- **REQUIRED ACTION**
Give back every record that follows, exactly as written.

- **DATA IN THIS EXERCISE**
════════════════════

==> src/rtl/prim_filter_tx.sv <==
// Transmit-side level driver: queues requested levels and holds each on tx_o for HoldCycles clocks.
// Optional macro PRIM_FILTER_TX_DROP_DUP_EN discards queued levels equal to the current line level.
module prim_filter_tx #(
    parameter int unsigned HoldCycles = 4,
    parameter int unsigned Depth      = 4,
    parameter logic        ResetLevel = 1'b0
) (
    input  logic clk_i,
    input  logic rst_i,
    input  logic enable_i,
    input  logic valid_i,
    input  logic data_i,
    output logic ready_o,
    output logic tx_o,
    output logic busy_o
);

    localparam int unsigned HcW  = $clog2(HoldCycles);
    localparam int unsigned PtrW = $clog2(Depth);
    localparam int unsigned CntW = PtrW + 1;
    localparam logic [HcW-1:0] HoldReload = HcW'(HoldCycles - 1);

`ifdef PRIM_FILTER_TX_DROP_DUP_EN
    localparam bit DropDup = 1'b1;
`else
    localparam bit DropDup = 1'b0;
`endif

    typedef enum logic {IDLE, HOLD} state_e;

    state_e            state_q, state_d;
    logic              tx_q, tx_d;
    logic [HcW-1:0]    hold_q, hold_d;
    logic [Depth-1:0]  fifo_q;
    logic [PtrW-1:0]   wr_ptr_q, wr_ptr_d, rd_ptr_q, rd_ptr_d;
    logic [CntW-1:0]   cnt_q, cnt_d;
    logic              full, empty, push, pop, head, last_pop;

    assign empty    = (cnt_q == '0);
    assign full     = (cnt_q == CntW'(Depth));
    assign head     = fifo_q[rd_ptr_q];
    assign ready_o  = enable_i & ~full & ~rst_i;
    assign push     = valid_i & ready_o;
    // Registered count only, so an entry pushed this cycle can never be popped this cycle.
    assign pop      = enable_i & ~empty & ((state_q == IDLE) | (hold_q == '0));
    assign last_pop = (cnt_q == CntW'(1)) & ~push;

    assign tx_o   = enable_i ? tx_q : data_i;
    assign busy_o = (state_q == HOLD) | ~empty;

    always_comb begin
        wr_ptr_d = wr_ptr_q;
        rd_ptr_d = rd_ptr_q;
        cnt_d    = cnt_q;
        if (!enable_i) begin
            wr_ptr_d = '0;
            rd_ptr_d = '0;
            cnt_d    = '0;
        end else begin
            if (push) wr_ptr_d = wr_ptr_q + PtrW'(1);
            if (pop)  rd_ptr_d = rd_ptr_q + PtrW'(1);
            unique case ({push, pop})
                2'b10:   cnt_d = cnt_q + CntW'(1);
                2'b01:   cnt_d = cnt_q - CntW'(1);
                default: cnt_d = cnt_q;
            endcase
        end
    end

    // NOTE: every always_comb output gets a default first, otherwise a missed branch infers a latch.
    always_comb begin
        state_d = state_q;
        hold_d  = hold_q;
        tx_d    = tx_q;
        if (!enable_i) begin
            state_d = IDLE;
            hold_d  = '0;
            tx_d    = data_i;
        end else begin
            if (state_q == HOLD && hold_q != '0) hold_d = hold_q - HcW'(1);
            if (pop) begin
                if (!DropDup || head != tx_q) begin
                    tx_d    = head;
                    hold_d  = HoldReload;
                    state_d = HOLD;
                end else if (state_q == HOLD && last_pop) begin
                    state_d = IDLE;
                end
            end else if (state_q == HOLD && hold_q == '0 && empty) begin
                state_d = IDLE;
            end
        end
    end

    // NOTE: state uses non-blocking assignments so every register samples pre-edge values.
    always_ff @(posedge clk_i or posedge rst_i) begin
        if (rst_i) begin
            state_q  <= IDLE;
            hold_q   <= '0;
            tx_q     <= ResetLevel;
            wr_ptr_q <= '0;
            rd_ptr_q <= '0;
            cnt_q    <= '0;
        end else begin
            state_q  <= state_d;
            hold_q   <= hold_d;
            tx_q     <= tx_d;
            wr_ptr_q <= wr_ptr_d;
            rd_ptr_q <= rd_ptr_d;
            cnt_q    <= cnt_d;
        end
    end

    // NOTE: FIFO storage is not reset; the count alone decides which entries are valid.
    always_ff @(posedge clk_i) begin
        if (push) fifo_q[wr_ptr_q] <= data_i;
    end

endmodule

════════════════════

- **TASK RESPONSE**
==> src/rtl/prim_filter_tx.sv <==
// Transmit-side level driver: queues requested levels and holds each on tx_o for HoldCycles clocks.
// Optional macro PRIM_FILTER_TX_DROP_DUP_EN discards queued levels equal to the current line level.
module prim_filter_tx #(
    parameter int unsigned HoldCycles = 4,
    parameter int unsigned Depth      = 4,
    parameter logic        ResetLevel = 1'b0
) (
    input  logic clk_i,
    input  logic rst_i,
    input  logic enable_i,
    input  logic valid_i,
    input  logic data_i,
    output logic ready_o,
    output logic tx_o,
    output logic busy_o
);

    localparam int unsigned HcW  = $clog2(HoldCycles);
    localparam int unsigned PtrW = $clog2(Depth);
    localparam int unsigned CntW = PtrW + 1;
    localparam logic [HcW-1:0] HoldReload = HcW'(HoldCycles - 1);

`ifdef PRIM_FILTER_TX_DROP_DUP_EN
    localparam bit DropDup = 1'b1;
`else
    localparam bit DropDup = 1'b0;
`endif

    typedef enum logic {IDLE, HOLD} state_e;

    state_e            state_q, state_d;
    logic              tx_q, tx_d;
    logic [HcW-1:0]    hold_q, hold_d;
    logic [Depth-1:0]  fifo_q;
    logic [PtrW-1:0]   wr_ptr_q, wr_ptr_d, rd_ptr_q, rd_ptr_d;
    logic [CntW-1:0]   cnt_q, cnt_d;
    logic              full, empty, push, pop, head, last_pop;

    assign empty    = (cnt_q == '0);
    assign full     = (cnt_q == CntW'(Depth));
    assign head     = fifo_q[rd_ptr_q];
    assign ready_o  = enable_i & ~full & ~rst_i;
    assign push     = valid_i & ready_o;
    // Registered count only, so an entry pushed this cycle can never be popped this cycle.
    assign pop      = enable_i & ~empty & ((state_q == IDLE) | (hold_q == '0));
    assign last_pop = (cnt_q == CntW'(1)) & ~push;

    assign tx_o   = enable_i ? tx_q : data_i;
    assign busy_o = (state_q == HOLD) | ~empty;

    always_comb begin
        wr_ptr_d = wr_ptr_q;
        rd_ptr_d = rd_ptr_q;
        cnt_d    = cnt_q;
        if (!enable_i) begin
            wr_ptr_d = '0;
            rd_ptr_d = '0;
            cnt_d    = '0;
        end else begin
            if (push) wr_ptr_d = wr_ptr_q + PtrW'(1);
            if (pop)  rd_ptr_d = rd_ptr_q + PtrW'(1);
            unique case ({push, pop})
                2'b10:   cnt_d = cnt_q + CntW'(1);
                2'b01:   cnt_d = cnt_q - CntW'(1);
                default: cnt_d = cnt_q;
            endcase
        end
    end

    // NOTE: every always_comb output gets a default first, otherwise a missed branch infers a latch.
    always_comb begin
        state_d = state_q;
        hold_d  = hold_q;
        tx_d    = tx_q;
        if (!enable_i) begin
            state_d = IDLE;
            hold_d  = '0;
            tx_d    = data_i;
        end else begin
            if (state_q == HOLD && hold_q != '0) hold_d = hold_q - HcW'(1);
            if (pop) begin
                if (!DropDup || head != tx_q) begin
                    tx_d    = head;
                    hold_d  = HoldReload;
                    state_d = HOLD;
                end else if (state_q == HOLD && last_pop) begin
                    state_d = IDLE;
                end
            end else if (state_q == HOLD && hold_q == '0 && empty) begin
                state_d = IDLE;
            end
        end
    end

    // NOTE: state uses non-blocking assignments so every register samples pre-edge values.
    always_ff @(posedge clk_i or posedge rst_i) begin
        if (rst_i) begin
            state_q  <= IDLE;
            hold_q   <= '0;
            tx_q     <= ResetLevel;
            wr_ptr_q <= '0;
            rd_ptr_q <= '0;
            cnt_q    <= '0;
        end else begin
            state_q  <= state_d;
            hold_q   <= hold_d;
            tx_q     <= tx_d;
            wr_ptr_q <= wr_ptr_d;
            rd_ptr_q <= rd_ptr_d;
            cnt_q    <= cnt_d;
        end
    end

    // NOTE: FIFO storage is not reset; the count alone decides which entries are valid.
    always_ff @(posedge clk_i) begin
        if (push) fifo_q[wr_ptr_q] <= data_i;
    end

endmodule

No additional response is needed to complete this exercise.